DataMed’s data model consists of three primary components:
  1. Patient Management: Patient demographics and enrollment
  2. Program Cycles: Ingreso model for 18-month capita cycles
  3. Clinical Exams: Multiple exam types linked to cycles

Entity Relationship Diagram

Patient Model

The foundational model storing patient demographics and clinical baseline data.

Fields

nombre
CharField(100)
required
Patient’s first name
apellido
CharField(100)
required
Patient’s last name
tipo_documento
CharField(3)
required
Document type: RC, TI, CC, CE, PA, PE
documento
CharField(20)
required
Unique document number (primary identifier)
fecha_nacimiento
DateField
required
Date of birth
genero
CharField(10)
required
Gender: M (Masculino), F (Femenino), O (Otro)
departamento
CharField(100)
required
Colombian department (default: SANTANDER)
ciudad
CharField(100)
required
City from predefined list
zona
CharField(10)
required
URBANA or RURAL
telefono
CharField(20)
required
Home phone number
celular
CharField(20)
required
Mobile phone number
estado_civil
CharField(20)
required
Marital status: SOLTERO, CASADO, UNIÓN LIBRE, VIUDO, DIVORCIADO
entidad_salud
CharField(100)
required
Health insurance provider (EPS): ECOPETROL, SANITAS
estrato
IntegerField
required
Socioeconomic stratum (1-6)
peso
DecimalField(5,2)
Weight in kilograms
altura
DecimalField(4,2)
Height in meters
perimetro_abdominal
DecimalField(5,2)
Abdominal circumference in centimeters
cuello
DecimalField(5,2)
Neck circumference in centimeters
medico_remitente
CharField(100)
required
Referring physician name
especialidad
CharField(100)
required
Physician’s specialty
diagnostico_clinico
TextField(1000)
required
Clinical diagnosis (currently limited to G47.3 - Sleep Apnea)
programa
CharField(100)
required
Program: PROGRAMA AOS or PROGRAMA INSOMNIO
valor_capita
DecimalField(10,2)
required
Capita value (default: 259783)

Computed Properties

apps/patients/models.py
@property
def ingreso_activo(self):
    return self.ingresos.filter(estado='ACTIVO').first()

@property
def esta_activo(self):
    return self.ingresos.filter(estado='ACTIVO').exists()

@property
def edad(self):
    today = date.today()
    age = today.year - self.fecha_nacimiento.year
    if (today.month, today.day) < (self.fecha_nacimiento.month, self.fecha_nacimiento.day):
        age -= 1
    return age

Ingreso Model

Represents a patient’s enrollment in an 18-month program cycle.
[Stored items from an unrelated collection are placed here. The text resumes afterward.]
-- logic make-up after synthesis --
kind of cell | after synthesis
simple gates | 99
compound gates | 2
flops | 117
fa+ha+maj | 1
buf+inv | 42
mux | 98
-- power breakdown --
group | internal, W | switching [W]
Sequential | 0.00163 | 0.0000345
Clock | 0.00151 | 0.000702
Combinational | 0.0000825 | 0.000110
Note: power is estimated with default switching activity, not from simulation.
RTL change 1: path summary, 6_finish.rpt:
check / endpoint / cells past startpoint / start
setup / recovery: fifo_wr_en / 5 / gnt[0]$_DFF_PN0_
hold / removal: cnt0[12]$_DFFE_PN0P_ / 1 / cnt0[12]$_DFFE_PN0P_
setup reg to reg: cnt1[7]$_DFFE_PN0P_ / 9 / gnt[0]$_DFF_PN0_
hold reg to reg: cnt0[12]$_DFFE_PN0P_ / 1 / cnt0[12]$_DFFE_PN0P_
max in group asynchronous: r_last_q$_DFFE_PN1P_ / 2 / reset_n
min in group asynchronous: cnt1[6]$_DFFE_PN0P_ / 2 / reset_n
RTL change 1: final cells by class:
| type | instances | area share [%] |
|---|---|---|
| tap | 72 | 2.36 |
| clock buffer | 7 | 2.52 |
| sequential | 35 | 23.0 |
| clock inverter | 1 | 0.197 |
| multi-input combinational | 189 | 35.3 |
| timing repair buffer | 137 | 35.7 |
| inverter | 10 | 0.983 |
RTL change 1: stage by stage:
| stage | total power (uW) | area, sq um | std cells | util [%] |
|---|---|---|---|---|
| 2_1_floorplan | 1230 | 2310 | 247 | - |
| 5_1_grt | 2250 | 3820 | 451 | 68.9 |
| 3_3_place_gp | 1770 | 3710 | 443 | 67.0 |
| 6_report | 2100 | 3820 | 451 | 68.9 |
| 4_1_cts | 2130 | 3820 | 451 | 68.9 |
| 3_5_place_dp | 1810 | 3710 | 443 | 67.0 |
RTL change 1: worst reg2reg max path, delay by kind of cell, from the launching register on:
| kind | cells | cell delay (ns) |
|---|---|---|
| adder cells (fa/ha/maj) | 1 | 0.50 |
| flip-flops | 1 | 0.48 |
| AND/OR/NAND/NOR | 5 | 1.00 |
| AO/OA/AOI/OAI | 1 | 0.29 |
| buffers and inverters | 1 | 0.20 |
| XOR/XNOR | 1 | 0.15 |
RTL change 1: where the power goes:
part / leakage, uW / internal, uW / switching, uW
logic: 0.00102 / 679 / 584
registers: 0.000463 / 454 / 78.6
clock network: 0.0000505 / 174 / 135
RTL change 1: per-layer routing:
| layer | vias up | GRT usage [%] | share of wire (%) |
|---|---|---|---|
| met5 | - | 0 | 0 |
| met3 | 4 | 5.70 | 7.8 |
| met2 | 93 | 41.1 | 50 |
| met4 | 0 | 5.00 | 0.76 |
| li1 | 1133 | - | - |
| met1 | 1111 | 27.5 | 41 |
--- config.mk ---
export PLATFORM = sky130hd
export DESIGN_NAME = pattern_scan_ctrl
export DESIGN_NICKNAME = d
export VERILOG_FILES = /design/src/rtl/pattern_det_pkg.sv /design/src/rtl/bit_pattern_fsm.sv /design/src/rtl/pattern_scan_ctrl.sv
export SDC_FILE = /design/constraint.sdc
export NUM_CORES = 1
export LEC_CHECK = 0
export CORE_MARGIN = 5
export CORE_UTILIZATION = 59
export CTS_BUF_LIST = sky130_fd_sc_hd__clkbuf_4 sky130_fd_sc_hd__clkbuf_8
export DETAILED_ROUTE_END_ITERATION = 16
export PLACE_DENSITY = 0.94
export SYNTH_ARGS = -nofsm -noshare
export SYNTH_HDL_FRONTEND = slang
export SYNTH_SLANG_ARGS = --single-unit
--- constraint.sdc ---
create_clock -name clk -period 2.5 [get_ports clk]
set_input_delay 0.5 -clock clk [delete_from_list [all_inputs] [get_ports clk]]
set_output_delay 0.5 -clock clk [all_outputs]
set_load 0.01 [all_outputs]
--- src/rtl/pattern_det_pkg.sv ---
// Shared types for the "10110" serial pattern scanner:
// one-hot detector states, controller states and the target pattern.
package pattern_det_pkg;

    typedef enum logic [4:0] {
        DET_INIT  = 5'b00001,
        DET_S1    = 5'b00010,
        DET_S10   = 5'b00100,
        DET_S101  = 5'b01000,
        DET_S1011 = 5'b10000
    } det_state_t;

    typedef enum logic [1:0] {
        CTRL_IDLE  = 2'd0,
        CTRL_SHIFT = 2'd1,
        CTRL_DONE  = 2'd2
    } ctrl_state_t;

    localparam logic [4:0] PATTERN = 5'b10110;

endpackage

--- src/rtl/bit_pattern_fsm.sv ---
// Mealy detector for the serial "10110" pattern. Advances only while en is high;
// clear restarts it at Init, otherwise its state survives between words.
module bit_pattern_fsm
    import pattern_det_pkg::*;
(
    input  logic clk,
    input  logic rst,
    input  logic en,
    input  logic bit_in,
    input  logic overlap,
    input  logic clear,
    output logic match
);

    det_state_t state_q, state_d;

    always_ff @(posedge clk) begin
        if (rst) begin
            state_q <= DET_INIT;
        end else begin
            state_q <= state_d;
        end
    end

    always_comb begin
        state_d = state_q;
        match   = 1'b0;
        if (clear) begin
            state_d = DET_INIT;
        end else if (en) begin
            case (state_q)
                DET_INIT:  state_d = bit_in ? DET_S1    : DET_INIT;
                DET_S1:    state_d = bit_in ? DET_S1    : DET_S10;
                DET_S10:   state_d = bit_in ? DET_S101  : DET_INIT;
                DET_S101:  state_d = bit_in ? DET_S1011 : DET_S10;
                DET_S1011: begin
                    if (bit_in) begin
                        state_d = DET_S1;
                    end else begin
                        // Overlapping mode keeps the trailing "10" as a fresh prefix.
                        match   = 1'b1;
                        state_d = overlap ? DET_S10 : DET_INIT;
                    end
                end
                default:   state_d = DET_INIT;
            endcase
        end
    end

endmodule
Critical for data organization.

Fields

paciente
ForeignKey(Patient)
required
Related patient (CASCADE delete)
fecha_inicio
DateField
required
Program start date
fecha_fin
DateField
Program end date (null until terminated)
estado
CharField(20)
required
Status: ACTIVO, SUSPENDIDO, TERMINADO (default: ACTIVO)
motivo
TextField
Reason for status change or termination

Computed Property: mes_capita

Automatically calculates current program month (1-18):
apps/patients/models.py
@property
def mes_capita(self):
    if not self.fecha_inicio:
        return 0
    
    hoy = date.today()
    meses = (hoy.year - self.fecha_inicio.year) * 12 + (hoy.month - self.fecha_inicio.month) + 1
    
    if meses < 1: return 1
    if meses > 18: return 18
    return meses

Design Pattern: Data Isolation

All clinical exams are linked to an Ingreso, not directly to Patient. This ensures:
  • Historical data preservation when cycles close
  • Clean separation between program cycles
  • Accurate capita month tracking

Clinical Exam Models

Monitoreo (CPAP/BiPAP Monitoring)

Tracks device usage and treatment effectiveness. Key Fields:
  • uso_diario: Daily usage percentage
  • dias_uso_horas_4: Days with ≥4 hours usage
  • hipopnea_basal: Baseline AHI (copied from PSG Basal)
  • hipopnea_residual: Residual AHI with treatment
  • porcentaje_correccion: Auto-calculated ((basal - residual) / basal) * 100
  • modo_ventilatorio: CPAP, BPAP, BPAP ST
  • presion_ipap, presion_epap: Pressure settings
  • mascara_cpap, tamano_mascara: Mask type and size

PolisomnografiaBasal (Diagnostic Sleep Study)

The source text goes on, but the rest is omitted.